[Items from a dataset]

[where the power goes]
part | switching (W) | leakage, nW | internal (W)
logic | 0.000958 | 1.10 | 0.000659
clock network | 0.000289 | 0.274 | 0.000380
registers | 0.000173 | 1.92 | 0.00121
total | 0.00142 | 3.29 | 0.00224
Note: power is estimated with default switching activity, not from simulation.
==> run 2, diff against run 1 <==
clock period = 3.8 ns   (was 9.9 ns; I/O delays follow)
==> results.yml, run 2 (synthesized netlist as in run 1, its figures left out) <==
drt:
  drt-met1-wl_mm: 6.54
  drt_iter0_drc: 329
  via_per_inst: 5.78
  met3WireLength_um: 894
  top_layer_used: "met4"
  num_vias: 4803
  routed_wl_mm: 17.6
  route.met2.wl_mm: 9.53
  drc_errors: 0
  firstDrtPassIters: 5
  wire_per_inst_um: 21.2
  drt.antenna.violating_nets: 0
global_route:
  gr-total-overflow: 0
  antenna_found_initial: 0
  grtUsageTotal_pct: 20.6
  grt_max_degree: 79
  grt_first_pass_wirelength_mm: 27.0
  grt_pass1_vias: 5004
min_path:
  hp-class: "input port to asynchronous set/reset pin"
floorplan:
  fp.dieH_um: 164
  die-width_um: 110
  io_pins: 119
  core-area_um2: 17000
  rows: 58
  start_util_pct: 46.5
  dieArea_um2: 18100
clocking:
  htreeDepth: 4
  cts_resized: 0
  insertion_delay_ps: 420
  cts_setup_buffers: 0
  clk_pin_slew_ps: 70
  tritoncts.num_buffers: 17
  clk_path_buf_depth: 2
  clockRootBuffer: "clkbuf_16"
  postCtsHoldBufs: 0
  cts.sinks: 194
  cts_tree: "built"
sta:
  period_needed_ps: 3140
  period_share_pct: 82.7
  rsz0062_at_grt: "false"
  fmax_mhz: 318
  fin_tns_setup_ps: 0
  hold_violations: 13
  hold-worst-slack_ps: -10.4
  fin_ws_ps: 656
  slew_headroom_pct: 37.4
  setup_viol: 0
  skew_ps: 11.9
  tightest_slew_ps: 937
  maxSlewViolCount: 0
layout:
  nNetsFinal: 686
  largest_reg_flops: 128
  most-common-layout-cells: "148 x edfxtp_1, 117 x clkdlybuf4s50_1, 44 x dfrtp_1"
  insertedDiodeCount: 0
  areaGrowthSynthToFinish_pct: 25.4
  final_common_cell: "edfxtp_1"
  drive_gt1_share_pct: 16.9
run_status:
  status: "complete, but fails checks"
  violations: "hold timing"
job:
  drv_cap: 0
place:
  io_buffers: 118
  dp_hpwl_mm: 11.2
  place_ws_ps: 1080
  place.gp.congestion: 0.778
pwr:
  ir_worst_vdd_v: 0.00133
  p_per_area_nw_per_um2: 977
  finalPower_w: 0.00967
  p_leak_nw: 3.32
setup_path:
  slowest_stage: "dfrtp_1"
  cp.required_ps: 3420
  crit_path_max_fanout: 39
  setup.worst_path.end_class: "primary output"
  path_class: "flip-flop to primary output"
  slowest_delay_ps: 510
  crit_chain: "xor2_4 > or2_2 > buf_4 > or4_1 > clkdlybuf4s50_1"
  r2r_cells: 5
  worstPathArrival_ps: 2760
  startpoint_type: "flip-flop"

→ **Work to complete**
Return the entries above exactly, each one complete.

→ **Response for this exercise**
[where the power goes]
part | switching (W) | leakage, nW | internal (W)
logic | 0.000958 | 1.10 | 0.000659
clock network | 0.000289 | 0.274 | 0.000380
registers | 0.000173 | 1.92 | 0.00121
total | 0.00142 | 3.29 | 0.00224
Note: power is estimated with default switching activity, not from simulation.
==> run 2, diff against run 1 <==
clock period = 3.8 ns   (was 9.9 ns; I/O delays follow)
==> results.yml, run 2 (synthesized netlist as in run 1, its figures left out) <==
drt:
  drt-met1-wl_mm: 6.54
  drt_iter0_drc: 329
  via_per_inst: 5.78
  met3WireLength_um: 894
  top_layer_used: "met4"
  num_vias: 4803
  routed_wl_mm: 17.6
  route.met2.wl_mm: 9.53
  drc_errors: 0
  firstDrtPassIters: 5
  wire_per_inst_um: 21.2
  drt.antenna.violating_nets: 0
global_route:
  gr-total-overflow: 0
  antenna_found_initial: 0
  grtUsageTotal_pct: 20.6
  grt_max_degree: 79
  grt_first_pass_wirelength_mm: 27.0
  grt_pass1_vias: 5004
min_path:
  hp-class: "input port to asynchronous set/reset pin"
floorplan:
  fp.dieH_um: 164
  die-width_um: 110
  io_pins: 119
  core-area_um2: 17000
  rows: 58
  start_util_pct: 46.5
  dieArea_um2: 18100
clocking:
  htreeDepth: 4
  cts_resized: 0
  insertion_delay_ps: 420
  cts_setup_buffers: 0
  clk_pin_slew_ps: 70
  tritoncts.num_buffers: 17
  clk_path_buf_depth: 2
  clockRootBuffer: "clkbuf_16"
  postCtsHoldBufs: 0
  cts.sinks: 194
  cts_tree: "built"
sta:
  period_needed_ps: 3140
  period_share_pct: 82.7
  rsz0062_at_grt: "false"
  fmax_mhz: 318
  fin_tns_setup_ps: 0
  hold_violations: 13
  hold-worst-slack_ps: -10.4
  fin_ws_ps: 656
  slew_headroom_pct: 37.4
  setup_viol: 0
  skew_ps: 11.9
  tightest_slew_ps: 937
  maxSlewViolCount: 0
layout:
  nNetsFinal: 686
  largest_reg_flops: 128
  most-common-layout-cells: "148 x edfxtp_1, 117 x clkdlybuf4s50_1, 44 x dfrtp_1"
  insertedDiodeCount: 0
  areaGrowthSynthToFinish_pct: 25.4
  final_common_cell: "edfxtp_1"
  drive_gt1_share_pct: 16.9
run_status:
  status: "complete, but fails checks"
  violations: "hold timing"
job:
  drv_cap: 0
place:
  io_buffers: 118
  dp_hpwl_mm: 11.2
  place_ws_ps: 1080
  place.gp.congestion: 0.778
pwr:
  ir_worst_vdd_v: 0.00133
  p_per_area_nw_per_um2: 977
  finalPower_w: 0.00967
  p_leak_nw: 3.32
setup_path:
  slowest_stage: "dfrtp_1"
  cp.required_ps: 3420
  crit_path_max_fanout: 39
  setup.worst_path.end_class: "primary output"
  path_class: "flip-flop to primary output"
  slowest_delay_ps: 510
  crit_chain: "xor2_4 > or2_2 > buf_4 > or4_1 > clkdlybuf4s50_1"
  r2r_cells: 5
  worstPathArrival_ps: 2760
  startpoint_type: "flip-flop"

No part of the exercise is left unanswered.